With an annualized net value, polymer flooding has a annual value of ¥300.9 million compared to ¥245.5 million for no polymer injection but natural development.
Analysis
Fig. 1 shows the breakeven analysis for polymer injection in 2004. The breakeven point of this project is 37.24% and the field's oil production resulting from polymer injection is 1.48 million tonnes.
This calculation for 2004 shows that as long as design capacity reaches 37.24%, that is to say, annual production reaches 0.55 million tonnes, the field's polymer injection total could lessen costs, indicating that there is little risk in this project.
Fig. 2 analyzes the sensitivity of the economics to changes in crude price, investment, and production rate. The figure indicates that crude price and production are the most sensitive factors.
In Fig. 2, if we assign an IRR of 12% then the production maximal rate of change is 30%, and cumulate oil production from the field's polymer injection is 22.6 million tonnes.
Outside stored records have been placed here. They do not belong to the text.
<file path="design.v">
module clk_delay(input logic clk, reset,
            output logic clk_out);
logic q0,q1,q2,q3,q4,q5,q6,q7,q8,q9,q10,q11,q12,q13,q14,q15;
t_ff ff0(
    .reset(reset),
    .clk(clk),
    .clk_out(q0)
);
t_ff ff1(
    .reset(reset),
    .clk(q0),
    .clk_out(q1)
);
t_ff ff2(
    .reset(reset),
    .clk(q1),
    .clk_out(q2)
);
t_ff ff3(
    .reset(reset),
    .clk(q2),
    .clk_out(q3)
);
t_ff ff4(
    .reset(reset),
    .clk(q3),
    .clk_out(q4)
);
t_ff ff5(
    .reset(reset),
    .clk(q4),
    .clk_out(q5)
);
t_ff ff6(
    .reset(reset),
    .clk(q5),
    .clk_out(q6)
);
t_ff ff7(
    .reset(reset),
    .clk(q6),
    .clk_out(q7)
);
t_ff ff8(
    .reset(reset),
    .clk(q7),
    .clk_out(q8)
);
t_ff ff9(
    .reset(reset),
    .clk(q8),
    .clk_out(q9)
);
t_ff ff10(
    .reset(reset),
    .clk(q9),
    .clk_out(q10)
);
t_ff ff11(
    .reset(reset),
    .clk(q10),
    .clk_out(q11)
);
t_ff ff12(
    .reset(reset),
    .clk(q11),
    .clk_out(q12)
);
t_ff ff13(
    .reset(reset),
    .clk(q12),
    .clk_out(q13)
);
t_ff ff14(
    .reset(reset),
    .clk(q13),
    .clk_out(q14)
);
t_ff ff15(
    .reset(reset),
    .clk(q14),
    .clk_out(q15)
);
t_ff ff16(
    .reset(reset),
    .clk(q15),
    .clk_out(clk_out)
);
endmodule
module d_ff(output logic [3:0] q,
            input logic clk, reset, enable,
            input logic [3:0] d);
always_ff @ (posedge clk or posedge reset)
begin
    if (reset)
        q <= #1 4'b0000;
    else begin
    if (enable)
            q <= #1 d;
            end
end
endmodule
module lab7 (input logic [3:0] num, 
        input [2:0] sel,
        input logic write, reset, clk,
        output logic an0, an1, an2, an3, an4, an5, an6, an7,
        output logic segA, segB, segC, segD, segE, segF, segG);
logic en0, en1, en2, en3, en4, en5, en6, en7, count_en;
logic [3:0] q0, q1, q2, q3, q4, q5, q6, q7;
logic A, B, C;
logic [2:0] count_d, count_q;
clk_delay tff (
    .clk(clk),
    .reset(reset),
    .clk_out(clk1)
);
always_comb
begin
    A = sel[2];
    B = sel[1];
    C = sel[0];
end
assign en0 = write & (!A) & (!B) & (!C);
assign en1 = write & (!A) & (!B) & C;
assign en2 = write & (!A) & B & (!C);
assign en3 = write & (!A) & B & C;
assign en4 = write & A & (!B) & (!C);
assign en5 = write & A & (!B) & C;
assign en6 = write & A & B & (!C);
assign en7 = write & A & B & C;
assign count_en = !write;
d_ff ff0 (
    .q (q0),
    .clk (clk1),
    .reset (reset),
    .enable (en0),
    .d (num)
);
d_ff ff1 (
    .q (q1),
    .clk (clk1),
    .reset (reset),
    .enable (en1),
    .d (num)
);
d_ff ff2 (
    .q (q2),
    .clk (clk1),
    .reset (reset),
    .enable (en2),
    .d (num)
);
d_ff ff3 (
    .q (q3),
    .clk (clk1),
    .reset (reset),
    .enable (en3),
    .d (num)
);
d_ff ff4 (
    .q (q4),
    .clk (clk1),
    .reset (reset),
    .enable (en4),
    .d (num)
);
d_ff ff5 (
    .q (q5),
    .clk (clk1),
    .reset (reset),
    .enable (en5),
    .d (num)
);
d_ff ff6 (
    .q (q6),
    .clk (clk1),
    .reset (reset),
    .enable (en6),
    .d (num)
);
d_ff ff7 (
    .q (q7),
    .clk (clk1),
    .reset (reset),
    .enable (en7),
    .d (num)
);
always_comb count_d = count_q + 1;
always_ff@(posedge clk1 or posedge reset)
begin
    if (reset) begin
        count_q <= #1 0;
    end
    else if (count_en) begin
        count_q <= #1 count_d;
    end
end
logic [2:0] c;
always_comb begin
    case (write)
        1'b1:c = sel;
        1'b0:c = count_q;
    endcase
end
logic [3:0] y;
always_comb begin
    case (c)
        3'b000:y = q0;
        3'b001:y = q1;
        3'b010:y = q2;
        3'b011:y = q3;
        3'b100:y = q4;
        3'b101:y = q5;
        3'b110:y = q6;
        3'b111:y = q7;
    endcase
end
logic [6:0] sara;
always_comb
begin
    segA = sara[6];
    segB = sara[5];
    segC = sara[4];
    segD = sara[3];
    segE = sara[2];
    segF = sara[1];
    segG = sara[0];
end
always_comb begin
    case (y)
        4'b0000: sara = 7'b0000001;
        4'b0001: sara = 7'b1001111;
        4'b0010: sara = 7'b0010010;
        4'b0011: sara = 7'b0000110;
        4'b0100: sara = 7'b1001100;
        4'b0101: sara = 7'b0100100;
        4'b0110: sara = 7'b0100000;
        4'b0111: sara = 7'b0001111;
        4'b1000: sara = 7'b0000000;
        4'b1001: sara = 7'b0000100;
        4'b1010: sara = 7'b0001000;
        4'b1011: sara = 7'b1100000;
        4'b1100: sara = 7'b0110001;
        4'b1101: sara = 7'b1000010;
        4'b1110: sara = 7'b0110000;
        4'b1111: sara = 7'b0111000;
    endcase
end
logic [7:0] zulfi;
always_comb
begin
    an0 = zulfi[7];
    an1 = zulfi[6];
    an2 = zulfi[5];
    an3 = zulfi[4];
    an4 = zulfi[3];
    an5 = zulfi[2];
    an6 = zulfi[1];
    an7 = zulfi[0];
end
always_comb begin
    case (c)
        3'b000: zulfi = 8'b01111111;
        3'b001: zulfi = 8'b10111111;
        3'b010: zulfi = 8'b11011111;
        3'b011: zulfi = 8'b11101111;
        3'b100: zulfi = 8'b11110111;
        3'b101: zulfi = 8'b11111011;
        3'b110: zulfi = 8'b11111101;
        3'b111: zulfi = 8'b11111110;
    endcase
end
endmodule
module t_ff (input logic clk, reset,
            output logic clk_out);
logic q;
assign clk_out = q;            
always_ff @(posedge clk or posedge reset)
begin
    if (reset)
        q <= 0;
    else
        q <= !q;
end
endmodule
</file>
Cumulative production from polymer injection was 14.65 million tonnes by the end of 2001. But by the end of 2002, cumulate production from polymer injection would be 17.35 million tonnes, more than the breakeven point The economics, therefore, shows that polymer injection is effective.
Acknowledgments
The authors thank Caoyan and Zouyuhui for their aid in preparing the figures.
Bibliography
Chinese Oil And Natural Gas Parent Company Plan Bureau, Petroleum Industry Construction Project Economics Evaluation Way And parameter, Second Edition, Petroleum Industry Press, 1994.
Caipengzhan, Oilfield Development Economics Evaluation, Petroleum Industry Press, 1997.
The authors
Zhou Zhijun is a lecturer at the Daqing Petroleum Institute. His research interests are reservoir simulation and oil and gas development engineering. Zhou Zhijun holds a BS in petroleum engineering, an MS and PhD in oil and gas development engineering, all from Daqing Petroleum Institute.
Huang Yongmei is an engineer at Daqing Petroleum Insitute. Her research interests are computer applications.